A Blogging Success Study

Corporate Blogging StudyA Blogging Success Study was done by Northeastern University and Backbone Media, studying 20 cases of successful corporate blogs.

One of the sections of the report was really interesting – its about the recurring factors that help the success of a corporate blog, and in this section, five features were highlighted.

1. Culture

According to the paper, the culture of the company shows up very much on the corporate blog. It says:

If a company’s culture is warm and open, and a company is transparent about their blogging, this will come across in the blog. An audience and customers will then have a better connection with a company through its blog.

Talking about company culture – I think one of the key factors in retention of employees is corporate culture. To many people, the paycheck is important, but most would opt for a company they would be happy working in, one that has an open and friendly culture.

For a corporation to have a culture suitable for blogging, it must be open to information sharing. If the management of the company is all skeptical about “competitors stealing information” or things like that, its blog will probably not be interesting.

2. Transparency

Transparency is very much related to culture, and I’d think it would be terribly difficult to maintain a blog if you had to really keep sensitive and delicate issues behind the doors of the company. The feeling would be like having to keep a lie – its easy to lie, but its hard to keep it! I think the report puts it very well:

Transparency builds trust; trust builds interest; and interest builds an audience.

3. Time

Well, I’d so much agree to this! Blogging is so different from the one-off effort of building the static website. Blogs need to be updated with new posts frequently, and a blog without updates is one without visitors.

Companies need to realise this, that if they were to undertake a corporate blog, resources must be allocated for this initiative, and time – lots of time – must be spent. In fact, I would think that maintaining a blog (alongside marketing it) can be a full time job for one person!

4. Dialogue

One key function of having corporate blogs is to promote feedback from customers or potential customers about products and issues going on within the company. While a company blog (or any blog for that matter) can function without comments and conversation, I think it would be pretty boring!

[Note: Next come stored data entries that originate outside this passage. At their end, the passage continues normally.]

$ cat src/rtl/ctr_user_gate.sv
module ctr_user_gate (
  input  logic        clk,
  input  logic        rst_n,
  input  logic        req_valid,
  input  logic        req_write,
  input  logic [3:0]  req_cp,
  input  logic [2:0]  req_op1,
  input  logic [3:0]  req_crn,
  input  logic [3:0]  req_crm,
  input  logic [2:0]  req_op2,
  input  logic [31:0] req_wdata,
  input  logic [1:0]  cur_level,
  input  logic        hyp_on,
  input  logic        hyp_wide,
  input  logic        hyp_grp_trap,
  input  logic        hyp_cnt_trap,
  input  logic [1:0]  hyp_host,
  input  logic        mon_present,
  input  logic        mon_wide,
  input  logic        mon_cnt_trap,
  output logic [31:0] rd_data,
  output logic        trap_valid,
  output logic [1:0]  trap_level,
  output logic        trap_hyp_style,
  output logic [5:0]  trap_class,
  output logic        user_en
);
  localparam logic [5:0] TRAP_CLASS = 6'h03;

  logic hit, en_q;
  logic chk_grp_wide, chk_grp_narrow, chk_hyp_cnt, chk_mon_cnt;
  logic fire;
  logic [1:0] lvl;
  logic style;

  assign hit = req_cp == 4'd15 && req_op1 == 3'd0 && req_crn == 4'd13 &&
               req_crm == 4'd2 && req_op2 == 3'd3;

  assign chk_grp_wide   = hyp_on && hyp_wide && hyp_grp_trap &&
                          (cur_level == 2'd1 || hyp_host != 2'b11);
  assign chk_grp_narrow = hyp_on && !hyp_wide && hyp_grp_trap;
  assign chk_hyp_cnt    = hyp_on && hyp_wide && hyp_cnt_trap;
  assign chk_mon_cnt    = mon_present && mon_wide && mon_cnt_trap;

  always_comb begin
    fire  = 1'b0;
    lvl   = 2'd0;
    style = 1'b0;
    unique case (cur_level)
      2'd0, 2'd1: begin
        if (chk_grp_wide) begin
          fire = 1'b1; lvl = 2'd2;
        end else if (chk_grp_narrow) begin
          fire = 1'b1; lvl = 2'd2; style = 1'b1;
        end else if (chk_hyp_cnt) begin
          fire = 1'b1; lvl = 2'd2;
        end else if (chk_mon_cnt) begin
          fire = 1'b1; lvl = 2'd3;
        end
      end
      2'd2: begin
        if (chk_mon_cnt) begin
          fire = 1'b1; lvl = 2'd3;
        end
      end
      default: ;
    endcase
  end

  assign trap_valid     = req_valid && hit && fire;
  assign trap_level     = trap_valid ? lvl : 2'd0;
  assign trap_hyp_style = trap_valid && style;
  assign trap_class     = trap_valid ? TRAP_CLASS : 6'h00;
  assign rd_data        = (req_valid && hit && !req_write && !fire) ? {31'd0, en_q} : 32'd0;
  assign user_en        = en_q;

  always_ff @(posedge clk or negedge rst_n) begin
    if (!rst_n) en_q <= 1'b0;
    else if (req_valid && req_write && hit && !fire) en_q <= req_wdata[0];
  end

  assert_miss_keeps_R1: assert property (@(posedge clk) disable iff (!rst_n)
    (req_valid && !hit) |=> $stable(user_en));
  assert_write_lands_R2: assert property (@(posedge clk) disable iff (!rst_n)
    (req_valid && req_write && hit && !trap_valid) |=> user_en == $past(req_wdata[0]));
  assert_high_bits_zero_R2: assert property (@(posedge clk) disable iff (!rst_n)
    rd_data[31:1] == 31'd0);
  assert_top_level_free_R8: assert property (@(posedge clk) disable iff (!rst_n)
    (req_valid && cur_level == 2'd3) |-> !trap_valid);
  assert_mon_target_R6: assert property (@(posedge clk) disable iff (!rst_n)
    (trap_valid && trap_level == 2'd3) |-> (mon_cnt_trap && !hyp_cnt_trap || cur_level == 2'd2 || !hyp_on || !hyp_wide));
  assert_strobe_needs_req_R9: assert property (@(posedge clk) disable iff (!rst_n)
    trap_valid |-> (req_valid && trap_class == 6'h03 && trap_level[1]));
  assert_trapped_write_keeps_R10: assert property (@(posedge clk) disable iff (!rst_n)
    (req_valid && req_write && trap_valid) |=> $stable(user_en));
  assert_trapped_read_zero_R10: assert property (@(posedge clk) disable iff (!rst_n)
    trap_valid |-> rd_data == 32'd0);
endmodule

Conversations stir up people’s interest, and tackles issues. The great thing about blogs is the all these conversations are accessible to the public, and adds content to the blog, which is then potentially searchable by search engines. So once issues are being tackled, the thread of comments can serve as a very useful FAQ!

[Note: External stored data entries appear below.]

[src/rtl/cs_ctrl.sv]
module cs_ctrl
   import char_ser_pkg::*;
(
   input  logic      clk,
   input  logic      rst,
   input  logic      start_i,
   input  logic      last_i,
   output tx_state_e st_o,
   output logic      load_o,
   output logic      shift_o
);
   tx_state_e st, st_nx;
   logic      accept;

   assign accept = start_i && (st == TX_IDLE || st == TX_DONE);

   always_comb begin
      st_nx = st;
      unique case (st)
         TX_IDLE:  if (accept) st_nx = TX_START;
         TX_START: st_nx = TX_DATA;
         TX_DATA:  if (last_i) st_nx = TX_STOP;
         TX_STOP:  st_nx = TX_DONE;
         TX_DONE:  st_nx = accept ? TX_START : TX_IDLE;
         default:  st_nx = TX_IDLE;
      endcase
   end

   always_ff @(posedge clk) begin
      if (rst) st <= TX_IDLE;
      else     st <= st_nx;
   end

   assign st_o    = st;
   assign load_o  = accept;
   assign shift_o = (st == TX_DATA);
endmodule

[src/rtl/char_serializer.sv]
module char_serializer
   import char_ser_pkg::*;
#(
   parameter int DATA_W = 8
) (
   input  logic              clk,
   input  logic              rst,
   input  logic              start_i,
   input  logic [DATA_W-1:0] data_i,
   output logic              sdata_o,
   output logic              done_o
);
   localparam int CNT_W = $clog2(DATA_W) + 1;
   localparam logic [CNT_W-1:0] LAST = CNT_W'(DATA_W - 1);

   generate
      if (DATA_W < 2 || DATA_W > 64) begin : g_bad_width
         $error("char_serializer: DATA_W out of range 2..64");
      end
   endgenerate

   tx_state_e         st;
   logic              load, shift, cnt_last;
   logic [CNT_W-1:0]  cnt;
   logic [DATA_W-1:0] sr;

   cs_ctrl u_ctrl (
      .clk     (clk),
      .rst     (rst),
      .start_i (start_i),
      .last_i  (cnt_last),
      .st_o    (st),
      .load_o  (load),
      .shift_o (shift)
   );

   cs_bitcnt #(.W(CNT_W)) u_cnt (
      .clk   (clk),
      .rst   (rst),
      .clr_i (load),
      .inc_i (shift),
      .cnt_o (cnt)
   );

   cs_shreg #(.W(DATA_W)) u_sr (
      .clk     (clk),
      .rst     (rst),
      .load_i  (load),
      .shift_i (shift),
      .d_i     (data_i),
      .q_o     (sr)
   );

   assign cnt_last = (cnt == LAST);
   assign sdata_o  = line_level(st, sr[0]);
   assign done_o   = (st == TX_DONE);
endmodule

5. Entertaining Writing Style and Personalization

Hah! The only reason why blogs are gaining so much popularity is because of the very personal voice of the blogger coming through via the blog post. In blogging, we KNOW that there is a real human behind the blog. If anyone wanted old school press ready styled articles, they would look for press releases!

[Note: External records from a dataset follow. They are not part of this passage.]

<file path="src/rtl/lcd_tick_pkg.sv">
package lcd_tick_pkg;

  localparam int REG_W     = 8;
  localparam int RATIO_W   = 2;
  localparam int EN_BIT    = 0;
  localparam int SRC_LSB   = 2;
  localparam int RATIO_LSB = 4;

  typedef enum logic [1:0] {
    SRC_FAST = 2'd0,
    SRC_SLOW = 2'd1,
    SRC_RSV2 = 2'd2,
    SRC_RSV3 = 2'd3
  } srcSel_e;

  // Strobes from control to datapath
  typedef struct packed {
    logic               clearCnt;
    logic               step;
    logic               armed;
    logic               slowSrc;
    logic [RATIO_W-1:0] ratio;
  } divCtl_t;

endpackage

</file>
<file path="src/rtl/lcd_tick_ctrl.sv">
module lcd_tick_ctrl
  import lcd_tick_pkg::*;
(
  input  logic             clk,
  input  logic             rstN,
  input  logic             fastStrobe,
  input  logic             slowStrobe,
  input  logic             busEn,
  input  logic             busWr,
  input  logic [REG_W-1:0] busWdata,
  output logic [REG_W-1:0] busRdata,
  output logic             srcValid,
  output divCtl_t          ctl
);

  logic               enableQ;
  srcSel_e            srcQ;
  logic [RATIO_W-1:0] ratioQ;
  logic [REG_W-1:0]   rdataQ;

  logic               wrReq, rdReq;
  logic               newEnable;
  srcSel_e            newSrc;
  logic [RATIO_W-1:0] newRatio;
  logic               cfgChange;
  logic               srcOk;
  logic               selStrobe;
  logic [REG_W-1:0]   regView;
  logic               unusedWrBits;

  assign wrReq     = busEn && busWr;
  assign rdReq     = busEn && !busWr;
  assign newEnable = busWdata[EN_BIT];
  assign newSrc    = srcSel_e'(busWdata[SRC_LSB +: 2]);
  assign newRatio  = busWdata[RATIO_LSB +: RATIO_W];
  assign unusedWrBits = ^{busWdata[REG_W-1:RATIO_LSB+RATIO_W], busWdata[1]};

  assign cfgChange = wrReq && ((newSrc != srcQ) || (newRatio != ratioQ) ||
                               (enableQ && !newEnable));

  assign srcOk = (srcQ == SRC_FAST) || (srcQ == SRC_SLOW);

  always_comb begin
    case (srcQ)
      SRC_FAST: selStrobe = fastStrobe;
      SRC_SLOW: selStrobe = slowStrobe;
      default:  selStrobe = 1'b0;
    endcase
  end

  always_comb begin
    regView = '0;
    regView[EN_BIT]                = enableQ;
    regView[SRC_LSB +: 2]          = srcQ;
    regView[RATIO_LSB +: RATIO_W]  = ratioQ;
  end

  always_ff @(posedge clk) begin
    if (!rstN) begin
      enableQ <= 1'b0;
      srcQ    <= SRC_FAST;
      ratioQ  <= '0;
    end else if (wrReq) begin
      enableQ <= newEnable;
      srcQ    <= newSrc;
      ratioQ  <= newRatio;
    end
  end

  always_ff @(posedge clk) begin
    if (!rstN)      rdataQ <= '0;
    else if (rdReq) rdataQ <= regView;
  end

  assign busRdata = rdataQ;
  assign srcValid = srcOk;

  assign ctl.armed    = enableQ && srcOk;
  assign ctl.clearCnt = cfgChange || !enableQ;
  assign ctl.step     = enableQ && srcOk && selStrobe && !cfgChange;
  assign ctl.slowSrc  = (srcQ == SRC_SLOW);
  assign ctl.ratio    = ratioQ;


  read_quiet_chk: assert property (@(posedge clk) disable iff (!rstN)
    (rdReq |=> $stable(regView)));

endmodule

</file>
<file path="src/rtl/lcd_tick_div.sv">
module lcd_tick_div
  import lcd_tick_pkg::*;
#(
  parameter int FAST_LOG2 = 10,
  parameter int SLOW_LOG2 = 6
) (
  input  logic    clk,
  input  logic    rstN,
  input  divCtl_t ctl,
  output logic    tickOut
);

  localparam int NUM_RATIOS = 1 << RATIO_W;
  localparam int CNT_W      = FAST_LOG2 + NUM_RATIOS - 1;
  localparam int LIM_W      = CNT_W + 1;

  logic [LIM_W-1:0] fastLimit [NUM_RATIOS];
  logic [LIM_W-1:0] slowLimit;
  logic [LIM_W-1:0] curLimit;
  logic [CNT_W-1:0] cnt;
  logic             tickQ;
  logic             advance;
  logic             lastCount;

  for (genvar g = 0; g < NUM_RATIOS; g++) begin : gRatio
    assign fastLimit[g] = LIM_W'(1) << (FAST_LOG2 + g);
  end

  assign slowLimit = LIM_W'(1) << SLOW_LOG2;
  assign curLimit  = ctl.slowSrc ? slowLimit : fastLimit[ctl.ratio];
  assign advance   = ctl.step && ctl.armed;
  assign lastCount = ({1'b0, cnt} == (curLimit - LIM_W'(1)));

  always_ff @(posedge clk) begin
    if (!rstN) begin
      cnt   <= '0;
      tickQ <= 1'b0;
    end else begin
      tickQ <= 1'b0;
      if (ctl.clearCnt) begin
        cnt <= '0;
      end else if (advance) begin
        if (lastCount) begin
          cnt   <= '0;
          tickQ <= 1'b1;
        end else begin
          cnt <= cnt + CNT_W'(1);
        end
      end
    end
  end

  assign tickOut = tickQ;


  cnt_bound_chk: assert property (@(posedge clk) disable iff (!rstN)
    ({1'b0, cnt} < curLimit));


  tick_single_chk: assert property (@(posedge clk) disable iff (!rstN)
    (tickOut |=> !tickOut));


  tick_armed_chk: assert property (@(posedge clk) disable iff (!rstN)
    (!ctl.armed |=> !tickOut));


  clear_zero_chk: assert property (@(posedge clk) disable iff (!rstN)
    (ctl.clearCnt |=> (cnt == '0)));

endmodule

</file>
<file path="src/rtl/lcd_tick_gen.sv">
module lcd_tick_gen
  import lcd_tick_pkg::*;
#(
  parameter int FAST_LOG2 = 10,
  parameter int SLOW_LOG2 = 6
) (
  input  logic       clk,
  input  logic       rstN,
  input  logic       fastStrobe,
  input  logic       slowStrobe,
  input  logic       busEn,
  input  logic       busWr,
  input  logic [7:0] busWdata,
  output logic [7:0] busRdata,
  output logic       tickOut,
  output logic       srcValid
);

  divCtl_t divCtl;

  lcd_tick_ctrl uCtrl (
    .clk        (clk),
    .rstN       (rstN),
    .fastStrobe (fastStrobe),
    .slowStrobe (slowStrobe),
    .busEn      (busEn),
    .busWr      (busWr),
    .busWdata   (busWdata),
    .busRdata   (busRdata),
    .srcValid   (srcValid),
    .ctl        (divCtl)
  );

  lcd_tick_div #(
    .FAST_LOG2 (FAST_LOG2),
    .SLOW_LOG2 (SLOW_LOG2)
  ) uDiv (
    .clk     (clk),
    .rstN    (rstN),
    .ctl     (divCtl),
    .tickOut (tickOut)
  );


  rsv_src_quiet_chk: assert property (@(posedge clk) disable iff (!rstN)
    (!srcValid |=> !tickOut));

endmodule

</file>
<file path="config.mk">
export PLATFORM = sky130hd
export DESIGN_NAME = lcd_tick_gen
export DESIGN_NICKNAME = d
export VERILOG_FILES = /design/src/rtl/lcd_tick_pkg.sv /design/src/rtl/lcd_tick_ctrl.sv /design/src/rtl/lcd_tick_div.sv /design/src/rtl/lcd_tick_gen.sv
export SDC_FILE = /design/constraint.sdc
export NUM_CORES = 1
export LEC_CHECK = 0
export CELL_PAD_IN_SITES_DETAIL_PLACEMENT = 1
export CELL_PAD_IN_SITES_GLOBAL_PLACEMENT = 1
export CORE_ASPECT_RATIO = 1.75
export CORE_UTILIZATION = 25
export CTS_CLUSTER_DIAMETER = 60
export DETAILED_ROUTE_END_ITERATION = 12
export DONT_BUFFER_PORTS = 1
export HOLD_SLACK_MARGIN = 0.1
export MAX_ROUTING_LAYER = met4
export PLACE_DENSITY_LB_ADDON = 0.1
export SLEW_MARGIN = 20
export SYNTH_ARGS = -nofsm -noshare
export SYNTH_HDL_FRONTEND = slang
export SYNTH_SLANG_ARGS = --single-unit
</file>
<file path="constraint.sdc">
create_clock -name clk -period 1.9 [get_ports clk]
set_input_delay 0.095 -clock clk [delete_from_list [all_inputs] [get_ports clk]]
set_output_delay 0.095 -clock clk [all_outputs]
set_load 0.05 [all_outputs]
</file>
==> results of run 1 <==
-- critical path: cells and delay by family, from the launching register on --
family / cells / cell delay [ns]
XOR/XNOR: 1 / 0.14
flip-flops: 1 / 0.37
AO/OA/AOI/OAI: 2 / 0.46
AND/OR/NAND/NOR: 2 / 0.77
-- worst paths after layout --
path	cells after the start	slack (ns)	end
max	5	0.07	uDiv.cnt[2]
min	3	0.12	uCtrl.srcQ[1]
max reg2reg	5	0.07	uDiv.cnt[2]
min reg2reg	1	0.48	uDiv.cnt[0]
-- cell families (layout without fill, tap and decap cells) --
family	count (synthesis)	in the layout	share of synthesized area
other	1	3	0.00306
AO/OA/AOI/OAI	28	29	0.152
flip-flops	24	24	0.391
XOR/XNOR	10	10	0.0714
AND/OR/NAND/NOR	66	66	0.282
adder cells (fa/ha/maj)	1	1	0.0102
multiplexers	5	5	0.0408
buffers and inverters	11	44	0.0489
-- routing by layer --
metal | track usage | part of all wire | up-vias
met5 | - | 0 | -
met4 | 0.0563 | 0.014 | 0
met3 | 0.0209 | 0.021 | 4
met2 | 0.313 | 0.61 | 16
met1 | 0.147 | 0.36 | 570
li1 | - | - | 584
-- power groups by stage --
| stage | clock (mW) | combinational, mW | sequential [mW] |
|---|---|---|---|
| 2_1_floorplan | 0 | 0.0677 | 0.534 |
| 3_3_place_gp | 0 | 0.0982 | 0.533 |
| 3_5_place_dp | 0 | 0.0998 | 0.533 |
| 4_1_cts | 0.473 | 0.116 | 0.522 |
| 5_1_grt | 0.495 | 0.136 | 0.522 |
| 6_report | 0.458 | 0.127 | 0.521 |
-- layout make-up --
type	instances	area, µm²
clock buffer	3	41.3
clock inverter	1	30.0
fill	585	2980
inverter	5	18.8
multi-input combinational	114	781
sequential	24	492
tap	52	65.1
timing repair buffer	35	295
-- cell usage after synthesis (all sizes together) (3+ instances only) --
master,count
dfxtp,24
inv,5
a21oi,8
nand2,13
nor3,5
nand2b,3
nand3,13
xnor2,9
buf,4
o21ai,6
mux2i,5
or2,4
nor2,18
-- cells in the final DEF (no fill, tap or decap), types with 2 or more instances in the layout --
| master | instances |
|---|---|
| buf_4 | 23 |
| dfxtp_1 | 19 |
| nor2_1 | 15 |
| nand3_1 | 13 |
| nand2_1 | 13 |
| dlygate4sd3_1 | 10 |
| xnor2_1 | 9 |
| a21oi_1 | 7 |
| inv_1 | 5 |
| mux2i_1 | 5 |
| o21ai_0 | 4 |
| nand2b_1 | 3 |
| nor3_1 | 3 |
| nor2_2 | 3 |
| conb_1 | 3 |
| clkbuf_8 | 3 |
| dfxtp_2 | 3 |
| or2_4 | 2 |
| nor2b_1 | 2 |
| o22a_4 | 2 |
| o211ai_1 | 2 |
| o21ai_1 | 2 |
| and3_1 | 2 |
| a22o_1 | 2 |
| buf_6 | 2 |
| dfxtp_4 | 2 |
-- registers in the layout (all words and copies together), names as in the netlist --
signal,cells
uCtrl.enableQ,1
uCtrl.busRdata,5
uDiv.tickOut,1
uCtrl.ratioQ,2
uDiv.cnt,13
uCtrl.srcQ,2
-- what timing repair did --
action | CTS | global route
hold endpoints to repair | 5 | 0
hold buffers | 10 | 0
gates cloned | 0 | 1
buffers inserted | 0 | 1
gates resized for setup | 6 | 19
pin swaps | 2 | 13
endpoints found under the setup margin | 11 | 12
==> reports/qor.yml, run 1 <==
status: "finished, final reports clean"
grt_overflow: 0
clkSinkCount: 24
antenna_cells: 0
grt_pass1_vias: 1271
min_period_ns: 1.83
dp_hpwl_um: 2720
detail-route-antenna-nets: 0
cts_inserted_buffers: 3
core_area_mm2: 0.00471
cts_tree: "yes"
track_usage: 0.161
drv_cap: 0
skew_ns: 0.0120
tns_ns: 0
clock_latency_ns: 0.28
post-place-ws_ns: -0.0396
yosys_warnings: 0
startpoint: "uCtrl.ratioQ[1]"
cts-root-buf: "clkbuf_8"
syn_avg_cell_area_um2: 8.41
async_flop_share: 0
stdcell_count: 234
hp-start: "busWr"
tightest_slew_ns: 0.515
p_sw_mw: 0.257
power.total_mw: 1.11
fin_util: 0.366
synth_top_area_share: 0.391
h-tree-depth: 1
synth_top_area_cell: "dfxtp_1"
placed_cells: 218
wl_per_cell_um: 15.4
seq_power_share: 0.471
arrival_ns: 2.02
p_clk_frac: 0.414
required_ns: 2.09
worstPathCellList: "xor2_2 -> or4_4 -> o22a_4 -> or2_4 -> o31ai_2"
dr_total_vias: 1174
critPathMaxFanout: 6
fmax_ghz: 0.547
drc_errors: 0
irDropWorstVdd_mv: 0.348
synth_cell_types: 40
worstReg2RegStart: "uCtrl.ratioQ[1]"
vias_per_cell: 5.02
num_io_pins: 24
worstSetupEndpointType: "register"
relSlewSlack: 0.656
drt-pass1-iter-count: 4
antenna_found_initial: 0
die_area_mm2: 0.00520
start_util: 0.261
pwr-share-comb: 0.114
criticalPathCategory: "reg -> reg"
drive_gt1_frac: 0.291
path_clk_slew_ns: 0.10
numPortBuffers: 0
drt-initial-drc-count: 5
slew_viol_final: 0
finalHoldViolCount: 0
grt_max_degree: 15
ys_seq_area_frac: 0.391
wl_um: 3600
placementRows: 33
intPower_mw: 0.849
power.density_mw_per_mm2: 642
die_w_um: 55.0
critPathMaxStageDelay_ns: 0.50
netlist_top_cells_area: "dfxtp_1, xnor2_1, nand3_1"
hold_path.class: "in -> reg"
synth_edf_count: 0
crit_slowest_cell: "or4_4"
die_h_um: 94.7
cp-start-kind: "register"
yosys_most_used_dff: "dfxtp_1"
finalHoldWorstSlack_ns: 0.120
p_sw_frac: 0.232
syn_area_mm2: 0.00123
fin_crit_sh: 0.962
synth-seq-cells: 24
nets: 198
leakagePower_nw: 0.626
netlist_instances: 146
setup_viol_count_final: 0
cts_buffer_depth: 2
fin_area_mm2: 0.00172
area_growth_syn_to_layout_pct: 40.4
place_congestion: 0.756
grt_pass1_wl_um: 5840
rsz0062_at_grt: "true"
layout_setup_ws_ns: 0.0726
dpl-instance-area_mm2: 0.00144
(Power assumes the default switching activity.)
==> run 2, diff against run 1 <==
- PLACE_DENSITY: default -> 0.46
- PLACE_DENSITY_LB_ADDON: 0.1 -> default
==> run 2 against run 1 <==
Effect of this change: the run now ends with negative setup slack left; via count shrank 1.8%; maximum frequency shrank 4.4%; combinational power decreased by 7%; core utilization down 0.080 points; clock skew decreased by 0.0014 ns; global-route usage fell by 0.87 points; power is 0.39% lower; worst setup slack worse by 0.084 ns; critical path depth up 3; non-clock buffer count down 2; highest routed layer unchanged.
==> reports/qor.yml, run 2 (synthesis results as in run 1) <==
numPortBuffers: 0
dr_total_vias: 1153
track_usage: 0.152
critPathMaxFanout: 5
multi_input_area_um2: 766
most-common-layout-cells: "dfxtp_1, buf_4, nor2_1"
worstSetupEndpointType: "register"
die_h_um: 94.7
register_area_um2: 490
min_period_ns: 1.91
detail-route-antenna-nets: 0
fmax_ghz: 0.523
cts-root-buf: "clkbuf_8"
drt-pass1-iter-count: 2
layout_setup_ws_ns: -0.0118
hold_path.class: "in -> reg"
setup_viol_count_final: 2
grt_pass1_wl_um: 5550
crit_slowest_cell: "or4_4"
wl_per_cell_um: 15.4
fin_crit_sh: 1.01
finalHoldViolCount: 0
grt_pass1_vias: 1247
antenna_found_initial: 0
grt_overflow: 0
path_buf_inv: 2
cp-start-kind: "register"
die_w_um: 55.0
clkSinkCount: 24
arrival_ns: 2.09
criticalPathCategory: "reg -> reg"
nets: 195
antenna_cells: 0
drive_gt1_frac: 0.268
power.density_mw_per_mm2: 641
area_growth_syn_to_layout_pct: 40.1
relSlewSlack: 0.649
worstPathCellList: "xor2_2 -> or4_4 -> o22a_4 -> buf_12 -> buf_6 -> nor3_4 -> xnor2_1 -> nor2_1"
nFillCells: 582
placed_cells: 214
layout_commonest_cell: "dfxtp_1"
core_area_mm2: 0.00471
tns_ns: -0.0208
leakagePower_nw: 0.637
wl_um: 3550
cts_inserted_buffers: 3
start_util: 0.261
die_area_mm2: 0.00520
largest_register: "uDiv.cnt"
clock_latency_ns: 0.27
largest_reg_flops: 13
status: "finished with violations"
finalHoldWorstSlack_ns: 0.124
vias_per_cell: 4.99
drv_cap: 0
tightest_slew_ns: 0.526
h-tree-depth: 1
cts_buffer_depth: 2
rsz0062_at_grt: "true"
violations: "negative setup slack"
irDropWorstVdd_mv: 0.394
path_clk_slew_ns: 0.10
drc_errors: 0
grt_max_degree: 15
critPathMaxStageDelay_ns: 0.48
slew_viol_final: 0
path_delay_family: "simple AND/OR/NAND/NOR gates"
required_ns: 2.08
dp_hpwl_um: 2670
skew_ns: 0.0106
stdcell_count: 231
cts_tree: "yes"
num_io_pins: 24
drt-initial-drc-count: 7
post-place-ws_ns: -0.0669
place_congestion: 0.765
placementRows: 33
[run 2: final timing paths]
kind	endpoint	cells past startpoint	from	slack (ns)
max	uDiv.cnt[8]	8	uCtrl.ratioQ[1]	-0.01
max reg2reg	uDiv.cnt[8]	8	uCtrl.ratioQ[1]	-0.01
min	uCtrl.ratioQ[1]	3	busWr	0.12
min reg2reg	uDiv.cnt[0]	1	uDiv.cnt[0]	0.50
[run 2: metal layers]
layer / routed length, µm / vias to the layer above / GRT usage
met5: 0 / - / -
met4: 29 / 0 / 0.0500
met3: 77 / 2 / 0.0209
met2: 2200 / 14 / 0.302
met1: 1240 / 561 / 0.134
li1: - / 576 / -
[run 2: through the flow]
stage          instance area, µm²  power [mW]   util
3_5_place_dp                 1410       0.628  0.299
4_1_cts                      1600        1.11  0.339
6_report                     1720        1.10  0.365
5_1_grt                      1720        1.14  0.365
2_1_floorplan                1230       0.602      -
3_3_place_gp                 1410       0.627  0.299
[run 2: cell type report]
cell class                      count  share of cell area
Clock inverter                      1              0.0175
Clock buffer                        3              0.0240
Inverter                            5              0.0109
Multi-Input combinational cell    113               0.445
Sequential cell                    24               0.285
Timing Repair Buffer               33               0.179
Tap cell                           52              0.0378
[run 2: tightest hold or removal path: stages]
cell and delay (ns):
nand2_1 0.12, nand2_1 0.10, a21oi_1 0.05
[run 2: where the power goes]
part / switching [mW] / total, mW / internal (mW) / leakage [nW]
clock: 0.178 / 0.460 / 0.282 / 0.0357
combinational: 0.0623 / 0.118 / 0.0561 / 0.404
sequential: 0.0138 / 0.523 / 0.509 / 0.197
[run 2: repair_timing]
item / in CTS / in global routing
setup endpoints to repair: 11 / 10
endpoints found under the hold margin: 5 / 0
setup buffers: 0 / 3
pin swaps: 2 / 15
gates resized for setup: 6 / 22
hold buffers: 10 / 0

That said, I think both PRs and blog serve their own purposes and appeal to different audiences. PRs are useful as big announcements (not that you can’t announce in blogs), and blogs give the more informal and “soft-launch” feel.

Conclusion

Remember that ultimately the main objective of the blog goes beyond “informing”, blogs created the avenue for corporations to speak direct to their customers, one by one, and it has revolutionized the way things have been.

Do you own a corporate blog? If you do, be sure to make sure you work on these five key features!

Comments

  1. In point #5, you say that if people wanted “old school press ready styled articles, they would look for press releases.”

    You’re referring to press releases that were written under the old rules–only for journalists, only when a company had “legitimate news,” releases no longer than one page, and with the “who, what, when, where, why and how” in the first paragraph.

    But those rules can be thrown out the window. Today, thanks to the Internet, we should be writing press releases for consumers as well as for journalists. We can use releases to tell a story without the formulaic “5Ws” in the first paragraph. We can write longer than one page, and we can insert links so consumers can visit our website and enter our sales funnel, even if journalists don’t think our releases are worthy of their time and attention.

    We can also post these same press releases in our website media room, and link to them from our blog.

  2. Thanks Joan, for you input! Its a great point that you brought up, and I can tell its certainly from much experience.

    I think with the Internet, we should really able to relook at PRs, and as you said, PRs can be for both consumers and journalists.

    However, its something I think a lot of companies still haven’t realised – the ability to link out from PRs.

    While a good number of PRs from the PR sites like PRWeb.com do have links out, what I have observed is that if you surf on to a non-technology company website, most of the PRs don’t have any hyperlinks!